◆ Task description ◆
When you reach the line in the data below that contains "row12 = $reduce_or 2->1, 4", please start repeating lines exactly, and stop after the line that contains "row25 = other kinds (7), 7", repeating nothing else.

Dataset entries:
^^^^

===== src/rtl/uart_tx_arbiter_pkg.sv =====
// uart_pkg: definitions shared by the UART transmit arbiter slice.
//   UART_DATA_W : width of one transmitted byte
//   arb_state_t : arbiter FSM state encoding
package uart_pkg;

  localparam int UART_DATA_W = 8;

  typedef enum logic [1:0] {
    IDLE      = 2'd0,
    LAUNCH    = 2'd1,
    WAIT_BUSY = 2'd2,
    WAIT_DONE = 2'd3
  } arb_state_t;

endpackage


===== src/rtl/uart_tx_arbiter_if.sv =====
// uart_tx_arbiter_if: byte-producer and transmitter signals of the arbiter.
//   req / req_data : per-requester level request and its byte (requester i at [8i+7:8i])
//   ack            : one-hot pulse, the byte of requester i was taken
//   tx_data_in     : byte presented to UART_TXer.data_in
//   tx_en_data_in  : one-cycle launch strobe to UART_TXer.en_data_in
//   tx_rdy         : UART_TXer.rdy, high while the transmitter is idle
// modport master is the arbiter side, modport slave is the environment side.
interface uart_tx_arbiter_if
  import uart_pkg::*;
#(
  parameter int N_REQ = 4
);

  logic [N_REQ-1:0]             req;
  logic [UART_DATA_W*N_REQ-1:0] req_data;
  logic [N_REQ-1:0]             ack;
  logic [UART_DATA_W-1:0]       tx_data_in;
  logic                         tx_en_data_in;
  logic                         tx_rdy;

  modport master (
    input  req, req_data, tx_rdy,
    output ack, tx_data_in, tx_en_data_in
  );

  modport slave (
    output req, req_data, tx_rdy,
    input  ack, tx_data_in, tx_en_data_in
  );

endinterface


===== src/rtl/uart_tx_arbiter_rr_pick.sv =====
// rr_pick: combinational round-robin selector.
//   req   : request vector
//   ptr   : index of the most recently granted requester
//   valid : at least one request is pending
//   idx   : winner, first set request searching upward from ptr+1 (wrapping)
module rr_pick #(
  parameter int N_REQ = 4
) (
  input  logic [N_REQ-1:0] req,
  input  logic [2:0]       ptr,
  output logic             valid,
  output logic [2:0]       idx
);

  // Offsets 1..N_REQ visit ptr+1 first and ptr itself last, so the
  // previous winner only wins again when nobody else is asking.
  always_comb begin
    valid = 1'b0;
    idx   = '0;
    for (int off = 1; off <= N_REQ; off++) begin
      if (!valid && req[(int'(ptr) + off) % N_REQ]) begin
        valid = 1'b1;
        idx   = 3'((int'(ptr) + off) % N_REQ);
      end
    end
  end

endmodule


===== src/rtl/uart_tx_arbiter.sv =====
// uart_tx_arbiter: round-robin sharing of one UART_TXer among N_REQ byte producers.
//   clk        : system clock, rising edge
//   res        : asynchronous active-high reset
//   bus        : requester and transmitter signals (uart_tx_arbiter_if.master)
//   busy       : high whenever the FSM is not in IDLE
//   last_grant : index of the most recently granted requester
//   guard_err  : sticky, tx_rdy did not fall within GUARD cycles of a launch
module uart_tx_arbiter
  import uart_pkg::*;
#(
  parameter int N_REQ = 4,
  parameter int GUARD = 16
) (
  input  logic                    clk,
  input  logic                    res,
  uart_tx_arbiter_if.master       bus,
  output logic                    busy,
  output logic [2:0]              last_grant,
  output logic                    guard_err
);

  localparam int GW = $clog2(GUARD + 1);

  arb_state_t             state;
  logic [GW-1:0]          guard_cnt;
  logic                   pick_valid;
  logic [2:0]             pick_idx;
  logic [UART_DATA_W-1:0] pick_byte;

  rr_pick #(
    .N_REQ (N_REQ)
  ) u_rr_pick (
    .req   (bus.req),
    .ptr   (last_grant),
    .valid (pick_valid),
    .idx   (pick_idx)
  );

  always_comb begin
    pick_byte = bus.req_data[int'(pick_idx)*UART_DATA_W +: UART_DATA_W];
  end

  // Single FSM with every output registered. Requests are looked at only in
  // IDLE; tx_data_in keeps the granted byte until the following grant. The
  // guard trips once tx_rdy has stayed high for GUARD whole WAIT_BUSY cycles.
  always_ff @(posedge clk or posedge res) begin
    if (res) begin
      state             <= IDLE;
      guard_cnt         <= '0;
      bus.ack           <= '0;
      bus.tx_en_data_in <= 1'b0;
      bus.tx_data_in    <= '0;
      busy              <= 1'b0;
      last_grant        <= 3'(N_REQ - 1);
      guard_err         <= 1'b0;
    end else begin
      bus.ack           <= '0;
      bus.tx_en_data_in <= 1'b0;
      case (state)
        IDLE: begin
          if (bus.tx_rdy && pick_valid) begin
            bus.tx_data_in    <= pick_byte;
            last_grant        <= pick_idx;
            bus.ack           <= N_REQ'(1) << pick_idx;
            bus.tx_en_data_in <= 1'b1;
            busy              <= 1'b1;
            state             <= LAUNCH;
          end
        end
        LAUNCH: begin
          guard_cnt <= '0;
          state     <= WAIT_BUSY;
        end
        WAIT_BUSY: begin
          if (!bus.tx_rdy) begin
            state <= WAIT_DONE;
          end else if (guard_cnt == GW'(GUARD - 1)) begin
            guard_err <= 1'b1;
            busy      <= 1'b0;
            state     <= IDLE;
          end else begin
            guard_cnt <= guard_cnt + GW'(1);
          end
        end
        WAIT_DONE: begin
          if (bus.tx_rdy) begin
            busy  <= 1'b0;
            state <= IDLE;
          end
        end
        default: begin
          busy  <= 1'b0;
          state <= IDLE;
        end
      endcase
    end
  end

endmodule

===== src/flat_wrapper.sv =====
// flat-port wrapper written by rule: the top's interface ports become plain ports
module uart_tx_arbiter_flat import uart_pkg::*;
#(
  parameter int N_REQ = 4,
  parameter int GUARD = 16
)
  (clk, res, busy, last_grant, guard_err, bus_req, bus_req_data, bus_tx_rdy, bus_ack, bus_tx_data_in, bus_tx_en_data_in);
  uart_tx_arbiter_if #(.N_REQ(N_REQ)) bus_i ();
  input  logic clk;
  input  logic res;
  output logic busy;
  output logic [2:0] last_grant;
  output logic guard_err;
  input wire logic [$bits(bus_i.req)-1:0] bus_req;
  input wire logic [$bits(bus_i.req_data)-1:0] bus_req_data;
  input wire logic [$bits(bus_i.tx_rdy)-1:0] bus_tx_rdy;
  output wire logic [$bits(bus_i.ack)-1:0] bus_ack;
  output wire logic [$bits(bus_i.tx_data_in)-1:0] bus_tx_data_in;
  output wire logic [$bits(bus_i.tx_en_data_in)-1:0] bus_tx_en_data_in;
  assign bus_i.req = bus_req;
  assign bus_i.req_data = bus_req_data;
  assign bus_i.tx_rdy = bus_tx_rdy;
  assign bus_ack = bus_i.ack;
  assign bus_tx_data_in = bus_i.tx_data_in;
  assign bus_tx_en_data_in = bus_i.tx_en_data_in;
  uart_tx_arbiter #(.N_REQ(N_REQ), .GUARD(GUARD)) u_core (.clk(clk), .res(res), .bus(bus_i), .busy(busy), .last_grant(last_grant), .guard_err(guard_err));
endmodule

===== config.mk =====
export PLATFORM = sky130hd
export DESIGN_NAME = uart_tx_arbiter_flat
export DESIGN_NICKNAME = d
export VERILOG_FILES = /design/src/rtl/uart_tx_arbiter_pkg.sv /design/src/rtl/uart_tx_arbiter_if.sv /design/src/rtl/uart_tx_arbiter_rr_pick.sv /design/src/rtl/uart_tx_arbiter.sv /design/src/flat_wrapper.sv
export SDC_FILE = /design/constraint.sdc
export NUM_CORES = 1
export LEC_CHECK = 0
export CAP_MARGIN = 20
export CORE_MARGIN = 8
export CORE_UTILIZATION = 47
export DETAILED_ROUTE_END_ITERATION = 16
export PLACE_DENSITY_LB_ADDON = 0.2
export RECOVER_POWER = 100
export SLEW_MARGIN = 10
export SYNTH_ARGS = -nofsm -noshare
export SYNTH_HDL_FRONTEND = slang
export SYNTH_SLANG_ARGS = --single-unit
export TNS_END_PERCENT = 30

===== constraint.sdc =====
create_clock -name clk -period 3.9 [get_ports clk]
set_input_delay 0.78 -clock clk [delete_from_list [all_inputs] [get_ports clk]]
set_output_delay 0.78 -clock clk [all_outputs]
set_load 0.01 [all_outputs]

; After elaboration in Yosys (flattened, before gate mapping)
; Index checks and enable logic that the tools add are counted.
[totals]
output_inout_bits = 18
romBits = 0
regBits = 25
in_bits = 39
latch_bits = 0
ram_bits = 0
word_cells = 89
memories = 0
[classes]
addsub = 5
reduce_logical = 19
n_div = 0
n_lt_le_gt_ge = 4
muxes = 37
mul = 0
n_shift = 2
bitwise = 4
n_eq_ne = 10
[ops]
columns = operator, n
row1 = $shiftx 32x7->8, 1
row2 = $mux 1, 18
row3 = $lt 3x4->1 const B, 4
row4 = $mux 3, 4
row5 = $mux 5, 2
row6 = $pmux 5 s2, 1
row7 = $reduce_and 3->1, 3
row8 = $bmux 1 s2, 4
row9 = $mux 2, 4
row10 = $mux 4, 2
row11 = $pmux 2 s4, 1
row12 = $reduce_or 2->1, 4
row13 = $ne 2x2->1 const B, 3
row14 = $add 5x1->5 const B, 1
row15 = $eq 5x4->1 const B, 1
row16 = $reduce_and 5->1, 1
row17 = $add 2x1->2 const B, 2
row18 = $add 2x2->2 const B, 2
row19 = $and 1x1->1 const A, 4
row20 = $eq 2x2->1 const B, 2
row21 = $logic_and 1x1->1, 4
row22 = $ne 2x1->1 const B, 2
row23 = $shl 1x3->4 const A, 1
row24 = $logic_not 1->1, 3
row25 = other kinds (7), 7

; Logic depth before layout (Yosys ltp)
; Gate-level depths: netlist (run 1).
[depth]
depth_word = 19
depth_mapped = 8

; Cells and area by module
; A second synthesis (run 1) with hierarchy kept.
[unflattened]
cells_unflattened = 123
area_unflattened_um2 = 1437.6
[by_module_without_submodules]
columns = module, cells_each, area_per_inst_um2, n_inst
row1 = uart_tx_arbiter, 107, 1335.0, 1
row2 = rr_pick, 16, 102.6, 1

; Worst setup path before layout (run 1)
; Ideal clock, no wire load.
[synth_path]
path_type = input to register
from = in bus_req[2]
to = reg u_core.bus.tx_data_in[0]
path_slack_ns = 1.930
setup_time_ns = 0.131
t_required_ns = 3.769
t_arrival_ns = 1.839
cell_stages = 6
path_cell_list = nor2_1 -> o21ai_1 -> and2_1 -> buf_2 -> a221oi_2 -> a211oi_2
[synth_between]
elab_chain_len = 15
word_cells_on_any_way = 29
[synth_lines]
columns = item, line
row1 = "start, declared", flat_wrapper.sv:14  ; input wire logic [$bits(bus_i.req)-1:0] bus_req;
row2 = branches (longest 15 deep; another with $bmux 1 s2), n/a
row3 = "end signal, assigned", uart_tx_arbiter.sv:62  ; bus.tx_data_in <= pick_byte;
row4 = "end, declared", uart_tx_arbiter_if.sv:23  ; output ack, tx_data_in, tx_en_data_in
; Parallel ways; which one is timed is not known. The select of a mux whose other input is x is not followed.
; A chain may end at the register's enable or synchronous reset.

; Worst setup path in the final report (run 1)
[layout_path]
from = in bus_tx_rdy
to = reg u_core.bus.tx_data_in[1]
[layout_between]
elab_chain_len = 2
[layout_lines]
columns = item, line
row1 = "start, declared", flat_wrapper.sv:16  ; input wire logic [$bits(bus_i.tx_rdy)-1:0] bus_tx_rdy;
row2 = $logic_and 1x1->1, uart_tx_arbiter.sv:61  ; if (bus.tx_rdy && pick_valid) begin
row3 = $reduce_and 2->1 (no line), n/a
; Every way passes these cells.

==> results of run 1 <==
worst max-delay path, delay by kind of cell:
family	cells	cell delay (ps)
compound gates	3	1120
simple gates	2	650
buf+inv	1	650
layout by cell type (no fill, tap or decap), types with 2 or more instances in the layout:
cell / n
dfrtp_1: 22
dfstp_1: 2
and3_1: 4
mux2i_1: 8
inv_1: 7
a221oi_1: 9
a21oi_1: 7
nand3_1: 2
nor2_1: 17
nand2b_1: 4
nand2_1: 5
dlygate4sd3_1: 17
and2_2: 8
nor2b_1: 2
nor3_1: 4
a211oi_2: 8
and2_1: 2
clkbuf_4: 3
clkdlybuf4s50_1: 38
ha_1: 2
o21ai_0: 8
power breakdown:
part / internal (mW) / switching (mW) / total, mW
sequential: 0.342 / 0.101 / 0.442
clock: 0.0570 / 0.0732 / 0.130
combinational: 0.280 / 0.296 / 0.576
layer usage:
layer  part of all wire, %  up-vias  routed length, um
li1                      -      639                  -
met2                    54       43               2290
met5                     0        -                  0
met3                   5.9        2                247
met1                    39      653               1640
met4                  0.50        0                 21
cells by family (layout without fill, tap and decap cells):
| group | Yosys count | in the layout | synth area share (%) |
|---|---|---|---|
| flops | 24 | 24 | 39.5 |
| simple gates | 54 | 54 | 20.1 |
| mux | 8 | 8 | 5.24 |
| fa+ha+maj | 2 | 2 | 1.64 |
| compound gates | 44 | 44 | 27.8 |
| buf+inv | 15 | 66 | 5.49 |
| other cells | 1 | 1 | 0.245 |
final timing paths:
kind,startpoint,end,slack (ps),cells past startpoint
min,u_core.guard_err,u_core.guard_err,480,1
min reg2reg,u_core.guard_err,u_core.guard_err,480,1
max in group asynchronous,res,u_core.guard_cnt[1],2270,2
min in group asynchronous,res,u_core.bus.tx_data_in[7],1090,2
max,bus_tx_rdy,u_core.bus.tx_data_in[1],880,6
max reg2reg,u_core.state[0],u_core.bus.tx_data_in[1],1350,5
state kept, by name, summed over array words and instances (netlist names):
signal / flops
u_core.last_grant: 2
u_core.guard_err: 1
u_core.busy: 1
u_core.bus.tx_data_in: 8
u_core.guard_cnt: 5
u_core.bus.tx_en_data_in: 1
u_core.state: 2
u_core.bus.ack: 4
metrics by stage:
stage	total power [mW]	setup slack, ps	hold WS, ps	area [sq um]	utilization, %
after floorplan	0.838	1930	472	1530	-
after global placement	1.05	926	449	2080	67.4
after detailed placement	1.07	800	463	2080	67.4
after CTS	1.21	1140	492	2110	68.6
after global routing	1.23	752	510	2060	66.8
final	1.15	885	481	2060	66.8
final cells by class:
class                           instances  area (sq um)  share of cell area, %
Sequential cell                        24           603                   29.3
Multi-Input combinational cell        109           786                   38.2
Timing Repair Buffer                   55           551                   26.8
Inverter                                7          26.3                   1.28
Tap cell                               44          55.1                   2.68
Clock buffer                            4          36.3                   1.76
==> results.json, run 1 <==
{
  "rows": 20,
  "grt_overflow": 0,
  "area_delta_synth_final_pct": 34.6,
  "diodes": 0,
  "worstPathCellList": "dlygate4sd3_1 -> nand2b_1 -> a211oi_4 -> nand3_1 -> a221oi_1 -> a211oi_2",
  "yosysUniqueCellTypes": 42,
  "die_x_um": 73.0,
  "cts_buffers": 3,
  "nFillCells": 281,
  "synth-seq-cells": 24,
  "core-area_sq_mm": 0.00308,
  "grt_use_met2_pct": 29.8,
  "synth_enable_flop_cells": 0,
  "gp_congestion": 0.802,
  "synth_top_area_cell": "dfrtp_1",
  "avgSynthCellArea_sq_um": 10.3,
  "fin_skew_ps": 6.79,
  "grt_pass1_wl_um": 6830,
  "outcome": "complete, no violations",
  "avgRoutedWirePerCell_um": 17.3,
  "syn_inst": 148,
  "firstDrtPassIters": 4,
  "cts_resized": 0,
  "ctsHoldBuffers": 0,
  "cp_slowest_stage_delay_ps": 650,
  "setup_tns_ps": 0,
  "crit_path_end_kind": "register",
  "drive_gt1_share_pct": 13.6,
  "cp.required_ps": 4090,
  "use_met1_pct": 17.7,
  "cts_tree": "yes",
  "synthFlopType": "dfrtp_1",
  "p_per_area_mw_per_mm2": 558,
  "rsz0062_at_grt": "no",
  "hpwl_um": 3380,
  "max-vdd-ir-drop_mv": 0.340,
  "worst_hold_path_type": "reg -> reg",
  "ant_nets": 0,
  "antenna_found_initial": 0,
  "cp_max_fo": 16,
  "start_util_pct": 49.6,
  "post-synth-top-count-cell": "dfrtp_1",
  "clock_sinks": 24,
  "cts-root-buf": "clkbuf_4",
  "vias_per_cell": 5.50,
  "htreeDepth": 1,
  "synthTopCellsByArea": "dfrtp_1 (36%), a221oi_2 (7.9%), a211oi_2 (6.6%)",
  "dpl.cell_count": 239,
  "yosysTopAreaCellShare_pct": 36.0,
  "drv_slew": 0,
  "clockBufferDepth": 2,
  "min_period_ps": 3020,
  "dieArea_sq_mm": 0.00533,
  "clk_latency_ps": 310,
  "synth_fp_nets": 189,
  "worstMarginPinSlew_ps": 900,
  "p_leak_nw": 0.866,
  "nNetsFinal": 241,
  "max_cap_violations": 0,
  "hold_viol": 0,
  "io_pins": 57,
  "postCtsSetupBuffers": 0,
  "drt_iter0_drc": 48,
  "fin_cells": 243,
  "top_usage_layer": "met2",
  "grt_pass1_vias": 1445,
  "max_freq_ghz": 0.332,
  "path_class": "in -> reg",
  "path_clk_slew_ps": 130,
  "syn-cell-area_sq_mm": 0.00153,
  "routed_wl_um": 4200,
  "fp.dieH_um": 73.0,
  "period_share_pct": 77.3,
  "vias": 1337,
  "use_met3_pct": 4.26,
  "grt_max_degree": 25,
  "critical_path.slowest_cell": "dlygate4sd3_1",
  "netlist_top_cells_count": "dfrtp_1 (22), nor2_1 (17)",
  "gr-usage-all-layers_pct": 16.2,
  "synthArstFlopShare_pct": 100,
  "setup_viol": 0,
  "portBuffers": 55,
  "cp_data_arrival_time_ps": 3210,
  "ys_warn_count": 0,
  "drc": 0,
  "synth_seq_area_share_pct": 39.5,
  "crit_path_start_kind": "primary input",
  "relSlewSlack_pct": 39.9
}
(Power assumes the default switching activity.)
==> run 2, diff against run 1 <==
- CORE_UTILIZATION: 47 -> 44
- clock period: 3.9 -> 3.1 ns (I/O delays scaled with it)
==> run 2 against run 1 <==
- clock skew rose by 3.3 ps
- first-iteration DRC count fell by 10%
- power rose by 25%
- design area barely moved
- critical path depth rose by 1
- clock-buffer cell count did not move
- register-to-register slack got worse by 410 ps
- critical path type unchanged
==> results.json, run 2 (synthesis results as in run 1) <==
{
  "postCtsSetupBuffers": 0,
  "hold_viol": 0,
  "routed_wl_um": 4080,
  "hpwl_um": 3210,
  "relSlewSlack_pct": 39.3,
  "worstReg2RegEnd": "u_core.last_grant[0]",
  "multiInputGateArea_sq_um": 781,
  "start_util_pct": 45.8,
  "cts_tree": "yes",
  "gp_congestion": 0.767,
  "largest_register": "u_core.bus.tx_data_in",
  "area_delta_synth_final_pct": 34.7,
  "max_freq_ghz": 0.408,
  "fin_ws_ps": 650,
  "path_clk_slew_ps": 130,
  "drt_iter0_drc": 43,
  "cts_resized": 0,
  "layout_commonest_cell": "clkdlybuf4s50_1",
  "reg2reg_depth": 6,
  "cts_buffers": 3,
  "firstDrtPassIters": 4,
  "grt_pass1_wl_um": 6860,
  "max_cap_violations": 0,
  "ff2ff_setup_slack_ps": 940,
  "crit_path_start_kind": "primary input",
  "grt_overflow": 0,
  "htreeDepth": 1,
  "cp.required_ps": 3350,
  "vias": 1332,
  "avgRoutedWirePerCell_um": 16.6,
  "min_period_ps": 2450,
  "path_class": "in -> reg",
  "portBuffers": 55,
  "grt_max_degree": 25,
  "fin_cells": 246,
  "grt_pass1_vias": 1495,
  "path_common_cell": "o21ai_0",
  "outcome": "complete, no violations",
  "clockBufferDepth": 2,
  "antenna_found_initial": 0,
  "clk_latency_ps": 320,
  "drv_slew": 0,
  "cp_data_arrival_time_ps": 2700,
  "place_ws_ps": 487,
  "worst_hold_path_type": "reg -> reg",
  "cts-root-buf": "clkbuf_4",
  "fin_skew_ps": 10.1,
  "clock_sinks": 24,
  "setup_viol": 0,
  "p_total_mw": 1.44,
  "dieArea_sq_mm": 0.00561,
  "drive_gt1_share_pct": 13.0,
  "rows": 21,
  "cp_slowest_stage_delay_ps": 650,
  "diodes": 0,
  "fp.dieH_um": 74.9,
  "ant_nets": 0,
  "nFillCells": 309,
  "holdPathStages": 1,
  "gr-usage-all-layers_pct": 15.7,
  "cp_max_fo": 13,
  "p_per_area_mw_per_mm2": 699,
  "reg_top3": "u_core.bus.tx_data_in: 8 flops, u_core.guard_cnt: 5 flops, u_core.bus.ack: 4 flops",
  "path_delay_family": "buffers and inverters",
  "worstPathCellList": "dlygate4sd3_1 -> nand2b_1 -> a211oi_4 -> clkbuf_1 -> o21ai_0 -> o21ai_0 -> o31ai_1",
  "hold_end": "u_core.guard_err",
  "largest_register_ffs": 8,
  "core-area_sq_mm": 0.00334,
  "ctsHoldBuffers": 0,
  "nNetsFinal": 242,
  "rsz0062_at_grt": "no",
  "place_area_sq_mm": 0.00209,
  "r2r_start": "u_core.state[0]",
  "crit_buf_inv": 2,
  "max-vdd-ir-drop_mv": 0.320,
  "vias_per_cell": 5.41,
  "drc": 0,
  "regArea_sq_um": 603,
  "fin_area_sq_mm": 0.00206,
  "worstMarginPinSlew_ps": 909,
  "dpl.cell_count": 242,
  "final_cell_mix": "clkdlybuf4s50_1 (38), dfrtp_1 (22), nor2_1 (17), dlygate4sd3_1 (17), a221oi_1 (9)",
  "io_pins": 57,
  "period_share_pct": 79.0,
  "p_leak_nw": 0.863,
  "setup_tns_ps": 0,
  "min-delay-start": "u_core.guard_err",
  "critical_path.slowest_cell": "dlygate4sd3_1",
  "die_x_um": 74.9,
  "crit_path_end_kind": "register"
}
run 2: cell types whose count changed in the layout (fill, tap and decap cells not counted):
cell / before / now
clkbuf_1: 0 / 1
nand3_1: 2 / 3
nand3_2: 1 / 0
run 2: worst max-delay path by stage:
stage,start,end,depth (start not counted)
floorplan,bus_req[2],u_core.bus.tx_data_in[0],6
global placement,bus_req[3],u_core.bus.tx_data_in[2],6
detailed placement,bus_req[3],u_core.bus.tx_data_in[4],6
CTS,bus_req[3],u_core.bus.tx_data_in[4],6
global route,bus_tx_rdy,u_core.last_grant[0],7
finish,bus_tx_rdy,u_core.last_grant[0],7
run 2: area by class of cell:
class | count | share of cell area (%)
Inverter | 7 | 1.28
Timing Repair Buffer | 56 | 26.9
Sequential cell | 24 | 29.3
Tap cell | 46 | 2.80
Clock buffer | 4 | 1.76
Multi-Input combinational cell | 109 | 37.9
run 2: power by group:
part	switching (mW)	leakage (nW)	internal, mW
Clock	0.0987	0.0210	0.0718
Sequential	0.119	0.296	0.429
Combinational	0.367	0.547	0.352
run 2: stage by stage:
stage	util, %	hold WS (ps)
6_report	61.7	475
5_1_grt	61.7	509
4_1_cts	63.6	484
3_5_place_dp	62.5	455
3_3_place_gp	62.5	449
2_1_floorplan	-	472
run 2: layer usage:
| layer | vias to the layer above | share of wire (%) | routed length (um) | global-route usage [%] |
|---|---|---|---|---|
| met2 | 42 | 52 | 2130 | 27.9 |
| met5 | - | 0 | 0 | 0 |
| met4 | 0 | 1.3 | 55 | 4.78 |
| met3 | 4 | 5.7 | 232 | 3.86 |
| met1 | 642 | 41 | 1660 | 17.9 |
| li1 | 644 | - | - | - |
==> run 3, diff against run 2 <==
- CORE_UTILIZATION: 44 -> 40
- clock period: 3.1 -> 2.19 ns (I/O delays scaled with it)
==> run 3 against run 2 <==
- flip-flop and latch count unchanged
- sequential power up 44%
- non-clock buffer count up 6
- clock-buffer cell count did not move
- cell count increased by 3.3%
- sequential share of layout area decreased by 1.8 points
- largest cell class unchanged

^^^^

◆ Exercise solution ◆
row12 = $reduce_or 2->1, 4
row13 = $ne 2x2->1 const B, 3
row14 = $add 5x1->5 const B, 1
row15 = $eq 5x4->1 const B, 1
row16 = $reduce_and 5->1, 1
row17 = $add 2x1->2 const B, 2
row18 = $add 2x2->2 const B, 2
row19 = $and 1x1->1 const A, 4
row20 = $eq 2x2->1 const B, 2
row21 = $logic_and 1x1->1, 4
row22 = $ne 2x1->1 const B, 2
row23 = $shl 1x3->4 const A, 1
row24 = $logic_not 1->1, 3
row25 = other kinds (7), 7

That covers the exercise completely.